BEGIN Input for this task
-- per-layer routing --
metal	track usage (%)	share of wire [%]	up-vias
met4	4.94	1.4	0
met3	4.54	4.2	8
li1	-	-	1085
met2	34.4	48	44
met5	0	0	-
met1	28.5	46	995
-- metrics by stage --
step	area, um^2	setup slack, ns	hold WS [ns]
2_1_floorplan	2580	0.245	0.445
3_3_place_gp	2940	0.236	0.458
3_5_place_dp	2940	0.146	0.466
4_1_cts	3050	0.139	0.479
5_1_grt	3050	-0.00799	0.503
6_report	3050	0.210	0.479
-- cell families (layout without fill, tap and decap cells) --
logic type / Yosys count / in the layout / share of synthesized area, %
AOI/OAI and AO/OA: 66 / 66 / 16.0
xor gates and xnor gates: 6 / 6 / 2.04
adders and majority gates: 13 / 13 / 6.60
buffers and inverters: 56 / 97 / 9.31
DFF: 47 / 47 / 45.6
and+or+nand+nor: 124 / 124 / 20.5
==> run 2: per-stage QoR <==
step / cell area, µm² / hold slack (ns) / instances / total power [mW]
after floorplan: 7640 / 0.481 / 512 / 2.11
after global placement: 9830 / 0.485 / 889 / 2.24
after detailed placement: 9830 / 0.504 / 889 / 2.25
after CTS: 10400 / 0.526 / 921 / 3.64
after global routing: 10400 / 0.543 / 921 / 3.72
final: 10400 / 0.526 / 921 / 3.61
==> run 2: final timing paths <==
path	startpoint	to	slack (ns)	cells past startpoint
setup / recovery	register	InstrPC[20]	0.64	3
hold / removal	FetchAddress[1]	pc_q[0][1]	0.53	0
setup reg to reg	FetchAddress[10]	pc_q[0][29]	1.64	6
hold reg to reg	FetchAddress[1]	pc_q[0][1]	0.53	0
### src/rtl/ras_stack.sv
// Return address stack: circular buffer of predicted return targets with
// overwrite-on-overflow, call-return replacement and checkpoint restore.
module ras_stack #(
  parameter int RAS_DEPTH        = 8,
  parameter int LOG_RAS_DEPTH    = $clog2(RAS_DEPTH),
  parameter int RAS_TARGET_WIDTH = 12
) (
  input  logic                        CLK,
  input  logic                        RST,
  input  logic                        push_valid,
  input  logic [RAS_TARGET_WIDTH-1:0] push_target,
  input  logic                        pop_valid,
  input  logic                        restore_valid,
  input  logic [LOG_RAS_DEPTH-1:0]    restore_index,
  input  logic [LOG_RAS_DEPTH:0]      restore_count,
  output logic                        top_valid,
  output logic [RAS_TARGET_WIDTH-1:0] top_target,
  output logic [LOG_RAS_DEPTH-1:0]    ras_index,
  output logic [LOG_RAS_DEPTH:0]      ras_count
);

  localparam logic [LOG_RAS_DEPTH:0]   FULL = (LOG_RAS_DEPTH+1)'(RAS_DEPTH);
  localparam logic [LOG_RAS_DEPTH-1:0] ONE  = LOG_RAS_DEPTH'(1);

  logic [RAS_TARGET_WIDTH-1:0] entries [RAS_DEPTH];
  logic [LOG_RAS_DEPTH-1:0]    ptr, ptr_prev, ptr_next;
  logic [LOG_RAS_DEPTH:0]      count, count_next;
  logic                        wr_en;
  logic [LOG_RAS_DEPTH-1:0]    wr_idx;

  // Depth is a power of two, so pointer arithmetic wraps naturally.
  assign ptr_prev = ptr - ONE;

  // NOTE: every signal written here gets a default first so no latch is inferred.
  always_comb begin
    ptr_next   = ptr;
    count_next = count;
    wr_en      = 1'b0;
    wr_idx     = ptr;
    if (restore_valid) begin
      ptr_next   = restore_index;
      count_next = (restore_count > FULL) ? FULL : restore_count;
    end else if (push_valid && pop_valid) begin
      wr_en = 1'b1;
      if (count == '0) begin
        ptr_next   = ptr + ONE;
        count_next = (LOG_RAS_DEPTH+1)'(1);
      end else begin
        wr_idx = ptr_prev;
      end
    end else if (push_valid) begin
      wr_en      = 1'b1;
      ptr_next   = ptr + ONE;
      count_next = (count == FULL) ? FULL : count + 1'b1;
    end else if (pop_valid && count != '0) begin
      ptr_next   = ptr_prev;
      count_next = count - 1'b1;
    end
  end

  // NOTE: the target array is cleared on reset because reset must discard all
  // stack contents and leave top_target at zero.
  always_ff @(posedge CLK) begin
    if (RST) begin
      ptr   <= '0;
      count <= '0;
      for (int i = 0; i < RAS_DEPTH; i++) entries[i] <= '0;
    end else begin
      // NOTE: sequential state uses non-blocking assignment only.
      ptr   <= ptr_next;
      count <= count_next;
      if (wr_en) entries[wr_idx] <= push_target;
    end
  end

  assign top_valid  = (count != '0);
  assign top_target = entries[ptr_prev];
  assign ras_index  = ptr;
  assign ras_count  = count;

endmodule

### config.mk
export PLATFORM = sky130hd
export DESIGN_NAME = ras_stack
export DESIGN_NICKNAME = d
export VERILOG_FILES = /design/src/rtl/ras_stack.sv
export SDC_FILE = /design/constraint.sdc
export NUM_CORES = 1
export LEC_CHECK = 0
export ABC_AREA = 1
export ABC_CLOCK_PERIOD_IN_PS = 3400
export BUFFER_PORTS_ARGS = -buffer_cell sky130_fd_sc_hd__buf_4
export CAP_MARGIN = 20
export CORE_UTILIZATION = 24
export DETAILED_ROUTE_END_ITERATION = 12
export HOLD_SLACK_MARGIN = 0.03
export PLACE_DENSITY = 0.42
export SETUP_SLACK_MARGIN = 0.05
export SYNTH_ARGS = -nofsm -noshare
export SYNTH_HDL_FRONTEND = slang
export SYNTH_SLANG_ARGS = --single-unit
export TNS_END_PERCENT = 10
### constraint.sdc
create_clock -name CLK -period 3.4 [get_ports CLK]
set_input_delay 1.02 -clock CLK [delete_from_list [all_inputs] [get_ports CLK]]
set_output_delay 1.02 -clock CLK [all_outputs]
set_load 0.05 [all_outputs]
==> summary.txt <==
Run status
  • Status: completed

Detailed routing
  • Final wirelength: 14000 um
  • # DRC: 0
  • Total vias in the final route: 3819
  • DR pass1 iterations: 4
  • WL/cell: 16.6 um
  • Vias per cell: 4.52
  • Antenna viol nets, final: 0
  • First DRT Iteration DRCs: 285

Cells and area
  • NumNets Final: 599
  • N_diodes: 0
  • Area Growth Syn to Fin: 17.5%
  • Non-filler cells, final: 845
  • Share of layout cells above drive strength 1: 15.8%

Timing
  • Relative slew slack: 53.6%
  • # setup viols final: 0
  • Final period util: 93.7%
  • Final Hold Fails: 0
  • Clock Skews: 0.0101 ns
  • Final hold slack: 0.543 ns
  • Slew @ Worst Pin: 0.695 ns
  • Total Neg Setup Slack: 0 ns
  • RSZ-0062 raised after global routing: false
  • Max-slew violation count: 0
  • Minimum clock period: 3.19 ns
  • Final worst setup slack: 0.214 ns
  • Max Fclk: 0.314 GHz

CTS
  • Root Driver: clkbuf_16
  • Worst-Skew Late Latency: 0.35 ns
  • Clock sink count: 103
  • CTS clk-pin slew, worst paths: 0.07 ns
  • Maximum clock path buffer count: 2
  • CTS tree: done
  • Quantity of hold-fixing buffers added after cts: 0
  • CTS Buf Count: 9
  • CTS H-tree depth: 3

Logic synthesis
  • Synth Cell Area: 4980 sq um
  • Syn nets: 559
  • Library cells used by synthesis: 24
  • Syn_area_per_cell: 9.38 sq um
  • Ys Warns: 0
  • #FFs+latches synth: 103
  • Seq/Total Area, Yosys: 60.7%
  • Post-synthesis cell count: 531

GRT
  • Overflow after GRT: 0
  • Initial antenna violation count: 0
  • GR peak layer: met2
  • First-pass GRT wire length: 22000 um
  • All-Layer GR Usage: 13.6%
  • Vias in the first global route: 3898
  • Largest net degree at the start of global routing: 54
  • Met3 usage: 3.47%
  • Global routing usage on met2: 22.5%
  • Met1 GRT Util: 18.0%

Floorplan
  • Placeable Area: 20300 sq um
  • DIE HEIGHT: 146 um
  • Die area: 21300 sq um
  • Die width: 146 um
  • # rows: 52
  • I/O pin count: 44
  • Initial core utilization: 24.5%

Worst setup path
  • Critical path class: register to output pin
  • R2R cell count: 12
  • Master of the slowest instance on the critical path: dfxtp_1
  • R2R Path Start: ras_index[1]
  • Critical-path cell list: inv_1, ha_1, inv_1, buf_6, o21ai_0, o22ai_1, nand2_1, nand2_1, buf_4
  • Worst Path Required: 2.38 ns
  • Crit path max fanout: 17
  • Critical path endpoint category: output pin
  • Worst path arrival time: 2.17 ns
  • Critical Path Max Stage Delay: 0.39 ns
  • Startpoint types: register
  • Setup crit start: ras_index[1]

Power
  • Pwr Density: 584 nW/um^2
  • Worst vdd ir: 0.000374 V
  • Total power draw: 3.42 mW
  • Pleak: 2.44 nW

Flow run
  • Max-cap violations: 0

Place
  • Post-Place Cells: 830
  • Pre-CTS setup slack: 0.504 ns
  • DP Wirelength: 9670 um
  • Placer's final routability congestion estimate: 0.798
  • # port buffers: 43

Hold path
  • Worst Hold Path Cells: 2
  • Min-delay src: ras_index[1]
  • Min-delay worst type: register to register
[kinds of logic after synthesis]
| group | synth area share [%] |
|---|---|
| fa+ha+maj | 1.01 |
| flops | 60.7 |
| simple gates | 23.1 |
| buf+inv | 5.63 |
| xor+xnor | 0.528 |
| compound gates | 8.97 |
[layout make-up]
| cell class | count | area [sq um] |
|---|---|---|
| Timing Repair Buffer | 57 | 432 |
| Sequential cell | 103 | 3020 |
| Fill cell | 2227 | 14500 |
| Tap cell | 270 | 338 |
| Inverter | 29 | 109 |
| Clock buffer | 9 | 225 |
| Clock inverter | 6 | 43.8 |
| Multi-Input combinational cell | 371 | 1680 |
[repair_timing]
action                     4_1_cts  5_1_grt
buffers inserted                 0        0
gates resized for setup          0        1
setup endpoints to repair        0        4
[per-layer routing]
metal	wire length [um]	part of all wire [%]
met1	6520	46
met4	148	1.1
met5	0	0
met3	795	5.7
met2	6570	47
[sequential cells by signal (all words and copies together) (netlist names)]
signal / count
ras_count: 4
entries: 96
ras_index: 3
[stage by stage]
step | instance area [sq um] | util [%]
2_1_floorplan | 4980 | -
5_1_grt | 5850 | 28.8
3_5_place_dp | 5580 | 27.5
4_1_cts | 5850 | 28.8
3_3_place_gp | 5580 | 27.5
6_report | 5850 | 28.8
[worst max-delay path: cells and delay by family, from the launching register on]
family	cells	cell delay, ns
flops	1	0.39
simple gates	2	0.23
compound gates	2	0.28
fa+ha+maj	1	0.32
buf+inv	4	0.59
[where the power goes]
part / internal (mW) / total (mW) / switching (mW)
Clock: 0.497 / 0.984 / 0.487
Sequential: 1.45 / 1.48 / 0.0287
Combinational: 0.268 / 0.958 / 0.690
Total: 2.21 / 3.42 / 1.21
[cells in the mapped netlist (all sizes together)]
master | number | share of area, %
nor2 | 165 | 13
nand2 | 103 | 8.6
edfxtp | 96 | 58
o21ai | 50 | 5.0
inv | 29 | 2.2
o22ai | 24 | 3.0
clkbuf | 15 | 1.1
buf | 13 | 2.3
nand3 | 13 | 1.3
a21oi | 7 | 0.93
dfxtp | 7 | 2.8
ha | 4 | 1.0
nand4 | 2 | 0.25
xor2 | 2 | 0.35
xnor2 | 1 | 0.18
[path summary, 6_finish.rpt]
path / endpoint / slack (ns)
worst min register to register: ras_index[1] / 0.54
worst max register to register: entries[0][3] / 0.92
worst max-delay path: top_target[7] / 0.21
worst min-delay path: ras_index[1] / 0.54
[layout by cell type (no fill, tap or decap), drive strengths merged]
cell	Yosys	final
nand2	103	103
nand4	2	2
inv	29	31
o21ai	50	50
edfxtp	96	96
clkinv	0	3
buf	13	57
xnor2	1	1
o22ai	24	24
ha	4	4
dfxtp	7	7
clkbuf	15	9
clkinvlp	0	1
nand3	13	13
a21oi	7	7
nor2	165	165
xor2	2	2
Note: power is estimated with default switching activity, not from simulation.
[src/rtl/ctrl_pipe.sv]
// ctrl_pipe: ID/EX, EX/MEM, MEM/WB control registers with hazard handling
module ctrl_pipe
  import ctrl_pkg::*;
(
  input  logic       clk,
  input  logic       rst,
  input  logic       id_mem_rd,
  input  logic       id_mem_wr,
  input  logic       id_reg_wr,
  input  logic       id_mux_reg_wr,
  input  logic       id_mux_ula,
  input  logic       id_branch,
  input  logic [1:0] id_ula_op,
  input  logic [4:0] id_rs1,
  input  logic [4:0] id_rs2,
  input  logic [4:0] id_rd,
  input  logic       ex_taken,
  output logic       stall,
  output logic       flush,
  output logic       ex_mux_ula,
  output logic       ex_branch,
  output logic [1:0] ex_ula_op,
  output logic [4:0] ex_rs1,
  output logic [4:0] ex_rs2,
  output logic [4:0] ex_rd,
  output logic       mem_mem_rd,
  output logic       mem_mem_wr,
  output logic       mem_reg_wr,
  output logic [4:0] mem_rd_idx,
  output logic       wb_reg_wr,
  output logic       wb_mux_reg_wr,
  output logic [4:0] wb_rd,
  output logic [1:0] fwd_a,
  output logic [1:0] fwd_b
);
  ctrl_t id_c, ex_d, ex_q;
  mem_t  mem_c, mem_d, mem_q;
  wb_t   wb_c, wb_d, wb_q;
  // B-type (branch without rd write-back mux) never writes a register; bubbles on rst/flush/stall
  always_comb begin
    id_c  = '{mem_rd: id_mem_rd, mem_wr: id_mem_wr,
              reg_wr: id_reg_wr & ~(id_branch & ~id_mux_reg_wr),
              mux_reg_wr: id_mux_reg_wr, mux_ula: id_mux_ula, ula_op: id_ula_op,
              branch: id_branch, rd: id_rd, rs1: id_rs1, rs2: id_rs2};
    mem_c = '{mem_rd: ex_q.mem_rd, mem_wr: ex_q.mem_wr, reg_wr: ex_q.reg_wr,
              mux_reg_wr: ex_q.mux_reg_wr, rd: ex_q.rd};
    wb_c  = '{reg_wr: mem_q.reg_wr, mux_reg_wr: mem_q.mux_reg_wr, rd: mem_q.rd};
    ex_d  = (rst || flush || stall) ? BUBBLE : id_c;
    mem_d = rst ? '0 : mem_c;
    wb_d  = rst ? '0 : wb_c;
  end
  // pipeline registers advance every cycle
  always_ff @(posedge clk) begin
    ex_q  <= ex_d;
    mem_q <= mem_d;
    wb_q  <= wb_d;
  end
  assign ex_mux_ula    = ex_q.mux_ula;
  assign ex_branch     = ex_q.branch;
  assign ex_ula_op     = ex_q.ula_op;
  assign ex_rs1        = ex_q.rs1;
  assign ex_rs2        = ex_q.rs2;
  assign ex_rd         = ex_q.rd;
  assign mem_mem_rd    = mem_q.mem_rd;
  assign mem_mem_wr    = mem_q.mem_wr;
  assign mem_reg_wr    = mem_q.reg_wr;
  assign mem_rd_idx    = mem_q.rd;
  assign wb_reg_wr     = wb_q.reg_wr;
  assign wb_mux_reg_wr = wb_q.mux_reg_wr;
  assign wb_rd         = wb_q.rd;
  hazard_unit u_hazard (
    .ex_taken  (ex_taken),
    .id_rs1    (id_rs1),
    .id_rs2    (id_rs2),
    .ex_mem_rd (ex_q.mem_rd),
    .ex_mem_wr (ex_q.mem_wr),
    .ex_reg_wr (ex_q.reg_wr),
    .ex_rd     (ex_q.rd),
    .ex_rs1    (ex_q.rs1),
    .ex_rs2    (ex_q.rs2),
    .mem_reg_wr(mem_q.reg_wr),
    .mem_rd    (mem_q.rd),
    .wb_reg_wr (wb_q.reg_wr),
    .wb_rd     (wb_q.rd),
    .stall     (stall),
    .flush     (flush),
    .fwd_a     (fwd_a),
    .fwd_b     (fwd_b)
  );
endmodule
END Input for this task
Your objective: Using the data above, print exactly the lines from the line that contains "final: 10400 / 0.526 / 921 / 3.61" through the line that contains "setup reg to", with both included.

Result for this task:
final: 10400 / 0.526 / 921 / 3.61
==> run 2: final timing paths <==
path	startpoint	to	slack (ns)	cells past startpoint
setup / recovery	register	InstrPC[20]	0.64	3
hold / removal	FetchAddress[1]	pc_q[0][1]	0.53	0
setup reg to reg	FetchAddress[10]	pc_q[0][29]	1.64	6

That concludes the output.